新型コロナウイルス感染症の発生地となった中国湖北省。省の方針で10日まで休業期間とされており、現地日系自動車関連メーカーも生産を1カ月以上、止めている。サプライチェーン(供給網)の状況や今後の見通しについて、同省武漢市に工場を構える部品メーカーのヨロズの志藤昭彦会長兼最高経営責任者(CEO)に聞いた。

―武漢工場の状況は。
「サスペンション関連部品を生産し完成車メーカーに供給している。出荷先は中国国内が9割以上で、湖北省以外の顧客との取引も多い。言うまでもないが、全く生産できていない。同省以外の完成車工場は2月中旬頃から稼働を再開しており、部品供給を求められた」

―どう対処したのですか。
「地元政府の許可を得て、武漢工場から在庫を回収して出荷した。一部顧客からは4回程度、要求があった。工場に立ち入る人員を最小限に留めるなど細心の注意で対応した。在庫の“救出”で、なんとかサプライチェーンをつないだ」

―11日の稼働再開に向けた準備は。
「当社の広州工場(広州市)から武漢工場の生産現場に指示できるよう遠隔会議システムなどを整えた」

―再開後の見通しは。
「武漢工場の従業員は約580人弱。

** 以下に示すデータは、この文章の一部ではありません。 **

[src/pmx_pkg.sv]
/*
 * Shared constants for the pin controller: pin count, special pin positions,
 * register byte offsets, reset values and the function-select encoding.
 * Assumes a 32-bit classic Wishbone register bus with byte addressing.
 */
package pmx_pkg;

	// Pin population and bus widths.
	localparam int PMX_PINS   = 37;
	localparam int PMX_ADR_W  = 8;
	localparam int PMX_DAT_W  = 32;
	localparam int PMX_SEL_W  = 4;
	localparam int PMX_STRAPS = 4;

	// Pins with fixed roles.
	localparam int PMX_STRAP_LSB     = 33;
	localparam int PMX_EXP_CLK_PIN   = 0;
	localparam int PMX_EXP_DO_PIN    = 1;
	localparam int PMX_EXP_DI_PIN    = 2;
	localparam int PMX_EXP_LD_PIN    = 3;
	localparam int PMX_MGMT_CLK_PIN  = 22;
	localparam int PMX_MGMT_DATA_PIN = 23;

	// Strap code that selects the management slave mode.
	localparam logic [PMX_STRAPS-1:0] PMX_MGMT_SLAVE_STRAP = 4'hF;

	// Each 37-bit register takes a pair of words: low bits, then bits 36:32.
	localparam logic [PMX_ADR_W-1:0] PMX_OFS_OUT      = 8'h00;
	localparam logic [PMX_ADR_W-1:0] PMX_OFS_OUT_SET  = 8'h08;
	localparam logic [PMX_ADR_W-1:0] PMX_OFS_OUT_CLR  = 8'h10;
	localparam logic [PMX_ADR_W-1:0] PMX_OFS_IN       = 8'h18;
	localparam logic [PMX_ADR_W-1:0] PMX_OFS_OE       = 8'h20;
	localparam logic [PMX_ADR_W-1:0] PMX_OFS_FSEL0    = 8'h28;
	localparam logic [PMX_ADR_W-1:0] PMX_OFS_FSEL1    = 8'h30;
	localparam logic [PMX_ADR_W-1:0] PMX_OFS_PEND     = 8'h38;
	localparam logic [PMX_ADR_W-1:0] PMX_OFS_IRQ_ENA  = 8'h40;
	localparam logic [PMX_ADR_W-1:0] PMX_OFS_IRQ_ID   = 8'h48;
	localparam logic [PMX_ADR_W-1:0] PMX_OFS_STRAP    = 8'h50;
	localparam int                   PMX_HI_WORD_BIT  = 2;

	// Reset values.
	localparam logic [PMX_PINS-1:0] PMX_RST_OUT  = 37'h0;
	localparam logic [PMX_PINS-1:0] PMX_RST_OE   = 37'h0;
	localparam logic [PMX_PINS-1:0] PMX_RST_FSEL = 37'h0;
	localparam logic [PMX_PINS-1:0] PMX_RST_PEND = 37'h0;
	localparam logic [PMX_PINS-1:0] PMX_RST_ENA  = 37'h0;

	// Per-pin function code built from the two selection registers.
	typedef enum logic [1:0] {
		PMX_FN_PIN  = 2'h0,
		PMX_FN_ALT1 = 2'h1,
		PMX_FN_ALT2 = 2'h2,
		PMX_FN_ALT3 = 2'h3
	} pmx_func_t;

endpackage : pmx_pkg

[src/pmx_pin_io_mux_controller.sv]
/*
 * General-purpose pin controller: direction, output value with atomic set and
 * clear, synchronised input, two-bit function multiplexer, strap capture at
 * reset, change detection with masked level interrupt, classic Wishbone slave.
 * Assumes pin inputs are asynchronous levels, rst_i is the external device
 * reset held for at least three clocks, and soft_rst_i is the software reset.
 */
`timescale 1ns/1ps

// Behaviour
// - Pins not taken by a function select or slave mode are inputs after reset; direction bits enable outputs.
// - Input register shows every pin level.
// - Output pins drive their output value bit.
// - Atomic set register sets written-one output bits.
// - Atomic clear register clears written-one output bits.
// - Function selects survive software reset, external only.
// - Two-bit code: 0 pin, 1 alt one, 2 alt two, 3 alt three.
// - Pins 0-3 alt one carry expander signals.
// - Management slave strap takes over its two pins.
// - Straps sampled and latched while reset asserted.
// - Strap pins are ordinary pins after reset.
// - Any input change sets its pending bit.
// - Pending bit interrupts only when enabled.
// - Identity register is pending AND enable.
module pmx_pin_io_mux_controller (
	// Clock and resets.
	input  wire logic                           clk_i,
	input  wire logic                           rst_i,
	input  wire logic                           soft_rst_i,
	// Wishbone slave.
	input  wire logic                           cyc_i,
	input  wire logic                           stb_i,
	input  wire logic                           we_i,
	input  wire logic [pmx_pkg::PMX_ADR_W-1:0]  adr_i,
	input  wire logic [pmx_pkg::PMX_SEL_W-1:0]  sel_i,
	input  wire logic [pmx_pkg::PMX_DAT_W-1:0]  dat_i,
	output logic      [pmx_pkg::PMX_DAT_W-1:0]  dat_o,
	output logic                                ack_o,
	output logic                                err_o,
	// Pins.
	input  wire logic [pmx_pkg::PMX_PINS-1:0]   pin_i,
	output logic      [pmx_pkg::PMX_PINS-1:0]   pin_o,
	output logic      [pmx_pkg::PMX_PINS-1:0]   pin_oe_o,
	// Alternate peripherals, one output and enable per pin and function.
	input  wire logic [pmx_pkg::PMX_PINS-1:0]   alt1_out_i,
	input  wire logic [pmx_pkg::PMX_PINS-1:0]   alt1_oe_i,
	input  wire logic [pmx_pkg::PMX_PINS-1:0]   alt2_out_i,
	input  wire logic [pmx_pkg::PMX_PINS-1:0]   alt2_oe_i,
	input  wire logic [pmx_pkg::PMX_PINS-1:0]   alt3_out_i,
	input  wire logic [pmx_pkg::PMX_PINS-1:0]   alt3_oe_i,
	output logic      [pmx_pkg::PMX_PINS-1:0]   alt_in_o,
	// Serial pin-expander signals.
	input  wire logic                           expander_shift_clock_i,
	input  wire logic                           expander_data_out_i,
	input  wire logic                           expander_load_i,
	output logic                                expander_data_in_o,
	// Management slave signals.
	output logic                                mgmt_slave_clock_pin_o,
	output logic                                mgmt_slave_data_pin_o,
	input  wire logic                           mgmt_slave_data_pin_i,
	input  wire logic                           mgmt_slave_data_oe_i,
	output logic                                mgmt_slave_mode_o,
	// Straps and interrupt.
	output logic      [pmx_pkg::PMX_STRAPS-1:0] cpu_config_straps_o,
	output logic                                irq_o
);
	import pmx_pkg::*;

	logic [PMX_PINS-1:0]   sync_a_ff;
	logic [PMX_PINS-1:0]   sync_b_ff;
	logic [PMX_PINS-1:0]   prev_ff;
	logic [PMX_PINS-1:0]   out_ff;
	logic [PMX_PINS-1:0]   oe_ff;
	logic [PMX_PINS-1:0]   fsel0_ff;
	logic [PMX_PINS-1:0]   fsel1_ff;
	logic [PMX_PINS-1:0]   pend_ff;
	logic [PMX_PINS-1:0]   ena_ff;
	logic [PMX_STRAPS-1:0] strap_ff;
	logic [PMX_PINS-1:0]   pin_ff;
	logic [PMX_PINS-1:0]   pin_oe_ff;
	logic [PMX_DAT_W-1:0]  dat_ff;
	logic                  ack_ff;
	logic                  err_ff;
	logic                  irq_ff;
	logic                  mode_ff;
	logic                  any_rst;
	logic                  req;
	logic                  hit;
	logic                  wr;
	logic [PMX_ADR_W-1:0]  pair_adr;
	logic                  hi_word;
	logic [63:0]           wdat64;
	logic [63:0]           wmsk64;
	logic [PMX_PINS-1:0]   wdat;
	logic [PMX_PINS-1:0]   wmsk;
	logic [PMX_PINS-1:0]   rd_val;
	logic [63:0]           rd64;
	logic [PMX_DAT_W-1:0]  nxt_dat;
	logic [PMX_PINS-1:0]   nxt_pin;
	logic [PMX_PINS-1:0]   nxt_pin_oe;

	// Expand byte selects into a bit mask for one 32-bit word.
	function automatic logic [PMX_DAT_W-1:0] lane_mask(input logic [PMX_SEL_W-1:0] s);
		lane_mask = {{8{s[3]}}, {8{s[2]}}, {8{s[1]}}, {8{s[0]}}};
	endfunction : lane_mask

	assign any_rst   = rst_i | soft_rst_i;

	// Bus request decode; a new request is taken only while no answer is out.
	assign req      = cyc_i & stb_i & ~ack_ff & ~err_ff;
	assign hi_word  = adr_i[PMX_HI_WORD_BIT];
	assign pair_adr = {adr_i[PMX_ADR_W-1:3], 3'h0};
	assign hit      = (adr_i[1:0] == 2'h0) && (pair_adr <= PMX_OFS_STRAP);
	assign wr       = req & hit & we_i;

	// Place written data and lanes on the addressed half of the 37-bit value.
	assign wdat64 = hi_word ? {dat_i, 32'h0} : {32'h0, dat_i};
	assign wmsk64 = hi_word ? {lane_mask(sel_i), 32'h0} : {32'h0, lane_mask(sel_i)};
	assign wdat   = wdat64[PMX_PINS-1:0];
	assign wmsk   = wmsk64[PMX_PINS-1:0];

	// Two-stage synchroniser; no reset so straps are valid during reset.
	always_ff @(posedge clk_i)
	begin
		sync_a_ff <= pin_i;
		sync_b_ff <= sync_a_ff;
		prev_ff   <= sync_b_ff;
	end

	// Straps follow the pins while reset is held and freeze at release.
	always_ff @(posedge clk_i)
	begin
		if (rst_i)
		begin
			strap_ff <= sync_b_ff[PMX_STRAP_LSB +: PMX_STRAPS];
			mode_ff  <= (sync_b_ff[PMX_STRAP_LSB +: PMX_STRAPS] == PMX_MGMT_SLAVE_STRAP);
		end
	end

	// Output value with plain, set and clear views, merged in one step.
	always_ff @(posedge clk_i)
	begin
		if (any_rst)
			out_ff <= PMX_RST_OUT;
		else if (wr && pair_adr == PMX_OFS_OUT)
			out_ff <= (out_ff & ~wmsk) | (wdat & wmsk);
		else if (wr && pair_adr == PMX_OFS_OUT_SET)
			out_ff <= out_ff | (wdat & wmsk);
		else if (wr && pair_adr == PMX_OFS_OUT_CLR)
			out_ff <= out_ff & ~(wdat & wmsk);
	end

	// Direction register; zero means input, so pins not taken by a function select or slave mode start as inputs.
	always_ff @(posedge clk_i)
	begin
		if (any_rst)
			oe_ff <= PMX_RST_OE;
		else if (wr && pair_adr == PMX_OFS_OE)
			oe_ff <= (oe_ff & ~wmsk) | (wdat & wmsk);
	end

	// Function selects see only the external reset, so a software reset keeps
	// the pin mapping; the pin drivers are still released while it lasts.
	always_ff @(posedge clk_i)
	begin
		if (rst_i)
		begin
			fsel0_ff <= PMX_RST_FSEL;
			fsel1_ff <= PMX_RST_FSEL;
		end
		else if (wr && pair_adr == PMX_OFS_FSEL0)
			fsel0_ff <= (fsel0_ff & ~wmsk) | (wdat & wmsk);
		else if (wr && pair_adr == PMX_OFS_FSEL1)
			fsel1_ff <= (fsel1_ff & ~wmsk) | (wdat & wmsk);
	end

	// Interrupt enable mask.
	always_ff @(posedge clk_i)
	begin
		if (any_rst)
			ena_ff <= PMX_RST_ENA;
		else if (wr && pair_adr == PMX_OFS_IRQ_ENA)
			ena_ff <= (ena_ff & ~wmsk) | (wdat & wmsk);
	end

	// Change pending: a change seen in the clearing cycle stays set.
	always_ff @(posedge clk_i)
	begin
		if (any_rst)
			pend_ff <= PMX_RST_PEND;
		else if (wr && pair_adr == PMX_OFS_PEND)
			pend_ff <= (pend_ff & ~(wdat & wmsk)) | (sync_b_ff ^ prev_ff);
		else
			pend_ff <= pend_ff | (sync_b_ff ^ prev_ff);
	end

	// Level interrupt from enabled pending bits.
	always_ff @(posedge clk_i)
	begin
		if (any_rst)
			irq_ff <= 1'b0;
		else
			irq_ff <= |(pend_ff & ena_ff);
	end

	// Read multiplexer over the addressed register pair.
	always_comb
	begin
		rd_val = '0;
		if (pair_adr == PMX_OFS_OUT)
			rd_val = out_ff;
		else if (pair_adr == PMX_OFS_IN)
			rd_val = sync_b_ff;
		else if (pair_adr == PMX_OFS_OE)
			rd_val = oe_ff;
		else if (pair_adr == PMX_OFS_FSEL0)
			rd_val = fsel0_ff;
		else if (pair_adr == PMX_OFS_FSEL1)
			rd_val = fsel1_ff;
		else if (pair_adr == PMX_OFS_PEND)
			rd_val = pend_ff;
		else if (pair_adr == PMX_OFS_IRQ_ENA)
			rd_val = ena_ff;
		else if (pair_adr == PMX_OFS_IRQ_ID)
			rd_val = pend_ff & ena_ff;
		else if (pair_adr == PMX_OFS_STRAP)
			rd_val = {{(PMX_PINS-PMX_STRAPS){1'b0}}, strap_ff};
		rd64    = {{(64-PMX_PINS){1'b0}}, rd_val};
		nxt_dat = hi_word ? rd64[63:32] : rd64[31:0];
	end

	// Bus answer: one cycle after the request, held a single cycle. Set and
	// clear views and the identity register read as zero or live value.
	always_ff @(posedge clk_i)
	begin
		if (any_rst)
		begin
			ack_ff <= 1'b0;
			err_ff <= 1'b0;
			dat_ff <= 32'h0;
		end
		else
		begin
			ack_ff <= req & hit;
			err_ff <= req & ~hit;
			if (req & hit & ~we_i)
				dat_ff <= nxt_dat;
		end
	end

	// Per-pin function multiplexer; outputs are registered, costing one cycle.
	generate
		for (genvar n = 0; n < PMX_PINS; n++)
		begin : g_pin
			always_comb
			begin
				nxt_pin[n]    = out_ff[n];
				nxt_pin_oe[n] = oe_ff[n];
				case (pmx_func_t'({fsel1_ff[n], fsel0_ff[n]}))
					PMX_FN_ALT1:
					begin
						nxt_pin[n]    = alt1_out_i[n];
						nxt_pin_oe[n] = alt1_oe_i[n];
						if (n == PMX_EXP_CLK_PIN)
						begin
							nxt_pin[n]    = expander_shift_clock_i;
							nxt_pin_oe[n] = 1'b1;
						end
						else if (n == PMX_EXP_DO_PIN)
						begin
							nxt_pin[n]    = expander_data_out_i;
							nxt_pin_oe[n] = 1'b1;
						end
						else if (n == PMX_EXP_DI_PIN)
						begin
							nxt_pin[n]    = 1'b0;
							nxt_pin_oe[n] = 1'b0;
						end
						else if (n == PMX_EXP_LD_PIN)
						begin
							nxt_pin[n]    = expander_load_i;
							nxt_pin_oe[n] = 1'b1;
						end
					end
					PMX_FN_ALT2:
					begin
						nxt_pin[n]    = alt2_out_i[n];
						nxt_pin_oe[n] = alt2_oe_i[n];
					end
					PMX_FN_ALT3:
					begin
						nxt_pin[n]    = alt3_out_i[n];
						nxt_pin_oe[n] = alt3_oe_i[n];
					end
					default:
						nxt_pin[n] = out_ff[n];
				endcase
				// The strapped slave mode wins over any function selection.
				if (mode_ff && n == PMX_MGMT_CLK_PIN)
				begin
					nxt_pin[n]    = 1'b0;
					nxt_pin_oe[n] = 1'b0;
				end
				else if (mode_ff && n == PMX_MGMT_DATA_PIN)
				begin
					nxt_pin[n]    = mgmt_slave_data_pin_i;
					nxt_pin_oe[n] = mgmt_slave_data_oe_i;
				end
			end
		end
	endgenerate

	// Pin drivers; released during any reset so every pin floats as input.
	always_ff @(posedge clk_i)
	begin
		if (any_rst)
		begin
			pin_ff    <= 37'h0;
			pin_oe_ff <= 37'h0;
		end
		else
		begin
			pin_ff    <= nxt_pin;
			pin_oe_ff <= nxt_pin_oe;
		end
	end

	assign dat_o                  = dat_ff;
	assign ack_o                  = ack_ff;
	assign err_o                  = err_ff;
	assign pin_o                  = pin_ff;
	assign pin_oe_o               = pin_oe_ff;
	assign alt_in_o               = sync_b_ff;
	assign expander_data_in_o     = sync_b_ff[PMX_EXP_DI_PIN];
	assign mgmt_slave_clock_pin_o = sync_b_ff[PMX_MGMT_CLK_PIN];
	assign mgmt_slave_data_pin_o  = sync_b_ff[PMX_MGMT_DATA_PIN];
	assign mgmt_slave_mode_o      = mode_ff;
	assign cpu_config_straps_o    = strap_ff;
	assign irq_o                  = irq_ff;

endmodule : pmx_pin_io_mux_controller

うち300人は省外におり、すぐ戻れない。一方、省内にいる残りの従業員のうち約200人からは『出勤できる』との確認がとれた。すぐフル稼働は無理だが、生産は再開できそうだ」

―地元政府の方針で休業期間が再延期された場合の対応は。
「武漢工場で生産する部品152品目のうち91%に当たる138品目は当社の世界各国の別の工場で代替できる。一方、残り14品目はカバーできず、頭の痛い問題。ただ、武漢工場から当社の広州工場に設備を移管すれば対処できる。大がかりな作業が必要になるが、最悪の事態になっても切り抜けるシナリオはある」

【記者の目】
ヨロズは中国、米国のほか南米各国、アジア各国に工場を構える。このネットワークが、武漢工場の91%の部品を代替できるバックアップ力の源泉。グローバル化は、新たなリスクを持ち込んでくるが、リスク管理でそれ以上の威力を発揮する。